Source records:
>>>>
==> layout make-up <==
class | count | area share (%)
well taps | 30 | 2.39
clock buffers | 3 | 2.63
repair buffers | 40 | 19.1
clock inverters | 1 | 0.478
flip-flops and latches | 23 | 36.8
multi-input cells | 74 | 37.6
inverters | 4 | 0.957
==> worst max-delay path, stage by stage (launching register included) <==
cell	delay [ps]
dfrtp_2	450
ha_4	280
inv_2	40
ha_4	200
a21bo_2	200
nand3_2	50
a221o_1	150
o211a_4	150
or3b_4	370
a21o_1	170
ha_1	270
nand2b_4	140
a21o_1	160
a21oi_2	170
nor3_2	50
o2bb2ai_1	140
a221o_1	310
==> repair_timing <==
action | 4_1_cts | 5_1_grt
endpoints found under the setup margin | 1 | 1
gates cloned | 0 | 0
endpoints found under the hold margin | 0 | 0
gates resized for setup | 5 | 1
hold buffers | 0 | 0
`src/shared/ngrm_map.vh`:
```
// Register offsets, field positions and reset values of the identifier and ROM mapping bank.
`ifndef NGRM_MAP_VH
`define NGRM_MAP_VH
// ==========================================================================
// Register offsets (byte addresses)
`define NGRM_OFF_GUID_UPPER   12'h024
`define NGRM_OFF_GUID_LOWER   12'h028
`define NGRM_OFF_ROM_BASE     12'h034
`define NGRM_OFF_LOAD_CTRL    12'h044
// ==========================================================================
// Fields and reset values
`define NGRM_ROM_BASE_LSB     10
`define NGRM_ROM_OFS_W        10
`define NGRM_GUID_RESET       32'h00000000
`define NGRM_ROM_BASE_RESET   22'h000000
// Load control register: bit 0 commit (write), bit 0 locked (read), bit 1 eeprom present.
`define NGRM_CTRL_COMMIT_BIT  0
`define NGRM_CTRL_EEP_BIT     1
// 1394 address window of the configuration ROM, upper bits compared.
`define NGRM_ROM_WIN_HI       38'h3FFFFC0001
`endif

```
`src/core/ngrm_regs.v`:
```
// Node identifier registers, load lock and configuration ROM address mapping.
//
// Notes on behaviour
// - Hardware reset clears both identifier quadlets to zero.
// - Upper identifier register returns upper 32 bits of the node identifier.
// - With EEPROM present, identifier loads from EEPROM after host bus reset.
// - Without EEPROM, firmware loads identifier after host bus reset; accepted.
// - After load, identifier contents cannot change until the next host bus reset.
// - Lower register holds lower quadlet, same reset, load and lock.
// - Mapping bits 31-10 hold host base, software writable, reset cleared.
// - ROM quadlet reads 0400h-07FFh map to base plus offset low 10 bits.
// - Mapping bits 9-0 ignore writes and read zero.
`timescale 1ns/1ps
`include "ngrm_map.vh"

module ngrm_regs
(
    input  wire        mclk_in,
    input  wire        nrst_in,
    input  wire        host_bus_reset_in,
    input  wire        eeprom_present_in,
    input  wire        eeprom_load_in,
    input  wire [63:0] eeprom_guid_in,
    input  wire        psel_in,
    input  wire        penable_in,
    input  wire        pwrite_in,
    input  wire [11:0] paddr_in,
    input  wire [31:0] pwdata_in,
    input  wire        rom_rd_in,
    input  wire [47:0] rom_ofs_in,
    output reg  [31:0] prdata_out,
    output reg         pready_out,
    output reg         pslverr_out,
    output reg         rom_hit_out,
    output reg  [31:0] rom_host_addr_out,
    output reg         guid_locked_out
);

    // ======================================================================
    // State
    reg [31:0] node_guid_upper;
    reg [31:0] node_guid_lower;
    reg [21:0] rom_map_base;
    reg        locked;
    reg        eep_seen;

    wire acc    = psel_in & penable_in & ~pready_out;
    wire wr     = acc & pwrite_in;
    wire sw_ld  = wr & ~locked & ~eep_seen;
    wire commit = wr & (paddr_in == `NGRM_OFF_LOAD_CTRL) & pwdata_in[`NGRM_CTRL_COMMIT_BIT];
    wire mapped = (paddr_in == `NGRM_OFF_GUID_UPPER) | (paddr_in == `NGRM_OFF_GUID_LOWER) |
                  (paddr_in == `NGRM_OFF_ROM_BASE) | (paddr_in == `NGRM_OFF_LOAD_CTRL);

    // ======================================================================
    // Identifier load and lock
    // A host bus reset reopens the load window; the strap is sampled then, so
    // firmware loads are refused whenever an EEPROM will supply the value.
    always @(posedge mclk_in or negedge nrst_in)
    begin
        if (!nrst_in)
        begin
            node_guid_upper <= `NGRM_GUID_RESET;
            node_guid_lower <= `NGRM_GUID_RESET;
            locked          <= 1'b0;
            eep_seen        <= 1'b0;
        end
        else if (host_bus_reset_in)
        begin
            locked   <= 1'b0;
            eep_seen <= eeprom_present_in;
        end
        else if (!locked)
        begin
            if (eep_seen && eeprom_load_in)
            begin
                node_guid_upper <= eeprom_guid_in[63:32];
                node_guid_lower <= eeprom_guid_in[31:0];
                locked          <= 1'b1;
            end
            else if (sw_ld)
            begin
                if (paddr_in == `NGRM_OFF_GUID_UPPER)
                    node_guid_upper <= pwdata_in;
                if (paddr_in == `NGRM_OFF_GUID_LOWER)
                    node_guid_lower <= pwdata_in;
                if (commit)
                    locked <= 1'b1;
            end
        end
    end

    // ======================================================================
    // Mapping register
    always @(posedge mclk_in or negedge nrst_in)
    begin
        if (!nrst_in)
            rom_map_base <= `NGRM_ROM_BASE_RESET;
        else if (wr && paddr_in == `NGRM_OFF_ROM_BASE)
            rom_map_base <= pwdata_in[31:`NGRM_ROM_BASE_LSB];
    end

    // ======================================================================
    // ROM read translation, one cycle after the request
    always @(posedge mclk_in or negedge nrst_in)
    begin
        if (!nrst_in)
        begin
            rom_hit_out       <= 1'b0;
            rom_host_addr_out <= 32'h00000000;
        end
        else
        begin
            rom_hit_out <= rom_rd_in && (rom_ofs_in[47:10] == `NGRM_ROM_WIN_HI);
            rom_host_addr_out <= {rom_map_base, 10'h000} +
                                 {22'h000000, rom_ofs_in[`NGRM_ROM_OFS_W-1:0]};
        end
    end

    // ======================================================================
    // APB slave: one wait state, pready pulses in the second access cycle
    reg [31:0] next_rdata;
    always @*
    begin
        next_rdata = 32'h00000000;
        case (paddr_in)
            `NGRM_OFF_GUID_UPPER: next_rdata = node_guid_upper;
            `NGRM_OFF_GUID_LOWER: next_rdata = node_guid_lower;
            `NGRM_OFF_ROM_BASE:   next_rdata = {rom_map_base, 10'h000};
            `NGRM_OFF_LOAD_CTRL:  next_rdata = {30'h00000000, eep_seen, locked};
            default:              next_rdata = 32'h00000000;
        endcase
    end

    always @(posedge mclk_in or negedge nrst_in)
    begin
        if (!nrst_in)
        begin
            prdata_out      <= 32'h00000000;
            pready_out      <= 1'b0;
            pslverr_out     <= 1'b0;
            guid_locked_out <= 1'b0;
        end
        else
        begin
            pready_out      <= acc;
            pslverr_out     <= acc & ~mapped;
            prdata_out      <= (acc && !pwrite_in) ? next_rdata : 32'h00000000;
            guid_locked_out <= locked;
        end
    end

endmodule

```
<<<<
Problem description: A word-for-word copy of the data above is the goal, so set it all down again.

Exercise answer:
==> layout make-up <==
class | count | area share (%)
well taps | 30 | 2.39
clock buffers | 3 | 2.63
repair buffers | 40 | 19.1
clock inverters | 1 | 0.478
flip-flops and latches | 23 | 36.8
multi-input cells | 74 | 37.6
inverters | 4 | 0.957
==> worst max-delay path, stage by stage (launching register included) <==
cell	delay [ps]
dfrtp_2	450
ha_4	280
inv_2	40
ha_4	200
a21bo_2	200
nand3_2	50
a221o_1	150
o211a_4	150
or3b_4	370
a21o_1	170
ha_1	270
nand2b_4	140
a21o_1	160
a21oi_2	170
nor3_2	50
o2bb2ai_1	140
a221o_1	310
==> repair_timing <==
action | 4_1_cts | 5_1_grt
endpoints found under the setup margin | 1 | 1
gates cloned | 0 | 0
endpoints found under the hold margin | 0 | 0
gates resized for setup | 5 | 1
hold buffers | 0 | 0
`src/shared/ngrm_map.vh`:
```
// Register offsets, field positions and reset values of the identifier and ROM mapping bank.
`ifndef NGRM_MAP_VH
`define NGRM_MAP_VH
// ==========================================================================
// Register offsets (byte addresses)
`define NGRM_OFF_GUID_UPPER   12'h024
`define NGRM_OFF_GUID_LOWER   12'h028
`define NGRM_OFF_ROM_BASE     12'h034
`define NGRM_OFF_LOAD_CTRL    12'h044
// ==========================================================================
// Fields and reset values
`define NGRM_ROM_BASE_LSB     10
`define NGRM_ROM_OFS_W        10
`define NGRM_GUID_RESET       32'h00000000
`define NGRM_ROM_BASE_RESET   22'h000000
// Load control register: bit 0 commit (write), bit 0 locked (read), bit 1 eeprom present.
`define NGRM_CTRL_COMMIT_BIT  0
`define NGRM_CTRL_EEP_BIT     1
// 1394 address window of the configuration ROM, upper bits compared.
`define NGRM_ROM_WIN_HI       38'h3FFFFC0001
`endif

```
`src/core/ngrm_regs.v`:
```
// Node identifier registers, load lock and configuration ROM address mapping.
//
// Notes on behaviour
// - Hardware reset clears both identifier quadlets to zero.
// - Upper identifier register returns upper 32 bits of the node identifier.
// - With EEPROM present, identifier loads from EEPROM after host bus reset.
// - Without EEPROM, firmware loads identifier after host bus reset; accepted.
// - After load, identifier contents cannot change until the next host bus reset.
// - Lower register holds lower quadlet, same reset, load and lock.
// - Mapping bits 31-10 hold host base, software writable, reset cleared.
// - ROM quadlet reads 0400h-07FFh map to base plus offset low 10 bits.
// - Mapping bits 9-0 ignore writes and read zero.
`timescale 1ns/1ps
`include "ngrm_map.vh"

module ngrm_regs
(
    input  wire        mclk_in,
    input  wire        nrst_in,
    input  wire        host_bus_reset_in,
    input  wire        eeprom_present_in,
    input  wire        eeprom_load_in,
    input  wire [63:0] eeprom_guid_in,
    input  wire        psel_in,
    input  wire        penable_in,
    input  wire        pwrite_in,
    input  wire [11:0] paddr_in,
    input  wire [31:0] pwdata_in,
    input  wire        rom_rd_in,
    input  wire [47:0] rom_ofs_in,
    output reg  [31:0] prdata_out,
    output reg         pready_out,
    output reg         pslverr_out,
    output reg         rom_hit_out,
    output reg  [31:0] rom_host_addr_out,
    output reg         guid_locked_out
);

    // ======================================================================
    // State
    reg [31:0] node_guid_upper;
    reg [31:0] node_guid_lower;
    reg [21:0] rom_map_base;
    reg        locked;
    reg        eep_seen;

    wire acc    = psel_in & penable_in & ~pready_out;
    wire wr     = acc & pwrite_in;
    wire sw_ld  = wr & ~locked & ~eep_seen;
    wire commit = wr & (paddr_in == `NGRM_OFF_LOAD_CTRL) & pwdata_in[`NGRM_CTRL_COMMIT_BIT];
    wire mapped = (paddr_in == `NGRM_OFF_GUID_UPPER) | (paddr_in == `NGRM_OFF_GUID_LOWER) |
                  (paddr_in == `NGRM_OFF_ROM_BASE) | (paddr_in == `NGRM_OFF_LOAD_CTRL);

    // ======================================================================
    // Identifier load and lock
    // A host bus reset reopens the load window; the strap is sampled then, so
    // firmware loads are refused whenever an EEPROM will supply the value.
    always @(posedge mclk_in or negedge nrst_in)
    begin
        if (!nrst_in)
        begin
            node_guid_upper <= `NGRM_GUID_RESET;
            node_guid_lower <= `NGRM_GUID_RESET;
            locked          <= 1'b0;
            eep_seen        <= 1'b0;
        end
        else if (host_bus_reset_in)
        begin
            locked   <= 1'b0;
            eep_seen <= eeprom_present_in;
        end
        else if (!locked)
        begin
            if (eep_seen && eeprom_load_in)
            begin
                node_guid_upper <= eeprom_guid_in[63:32];
                node_guid_lower <= eeprom_guid_in[31:0];
                locked          <= 1'b1;
            end
            else if (sw_ld)
            begin
                if (paddr_in == `NGRM_OFF_GUID_UPPER)
                    node_guid_upper <= pwdata_in;
                if (paddr_in == `NGRM_OFF_GUID_LOWER)
                    node_guid_lower <= pwdata_in;
                if (commit)
                    locked <= 1'b1;
            end
        end
    end

    // ======================================================================
    // Mapping register
    always @(posedge mclk_in or negedge nrst_in)
    begin
        if (!nrst_in)
            rom_map_base <= `NGRM_ROM_BASE_RESET;
        else if (wr && paddr_in == `NGRM_OFF_ROM_BASE)
            rom_map_base <= pwdata_in[31:`NGRM_ROM_BASE_LSB];
    end

    // ======================================================================
    // ROM read translation, one cycle after the request
    always @(posedge mclk_in or negedge nrst_in)
    begin
        if (!nrst_in)
        begin
            rom_hit_out       <= 1'b0;
            rom_host_addr_out <= 32'h00000000;
        end
        else
        begin
            rom_hit_out <= rom_rd_in && (rom_ofs_in[47:10] == `NGRM_ROM_WIN_HI);
            rom_host_addr_out <= {rom_map_base, 10'h000} +
                                 {22'h000000, rom_ofs_in[`NGRM_ROM_OFS_W-1:0]};
        end
    end

    // ======================================================================
    // APB slave: one wait state, pready pulses in the second access cycle
    reg [31:0] next_rdata;
    always @*
    begin
        next_rdata = 32'h00000000;
        case (paddr_in)
            `NGRM_OFF_GUID_UPPER: next_rdata = node_guid_upper;
            `NGRM_OFF_GUID_LOWER: next_rdata = node_guid_lower;
            `NGRM_OFF_ROM_BASE:   next_rdata = {rom_map_base, 10'h000};
            `NGRM_OFF_LOAD_CTRL:  next_rdata = {30'h00000000, eep_seen, locked};
            default:              next_rdata = 32'h00000000;
        endcase
    end

    always @(posedge mclk_in or negedge nrst_in)
    begin
        if (!nrst_in)
        begin
            prdata_out      <= 32'h00000000;
            pready_out      <= 1'b0;
            pslverr_out     <= 1'b0;
            guid_locked_out <= 1'b0;
        end
        else
        begin
            pready_out      <= acc;
            pslverr_out     <= acc & ~mapped;
            prdata_out      <= (acc && !pwrite_in) ? next_rdata : 32'h00000000;
            guid_locked_out <= locked;
        end
    end

endmodule

```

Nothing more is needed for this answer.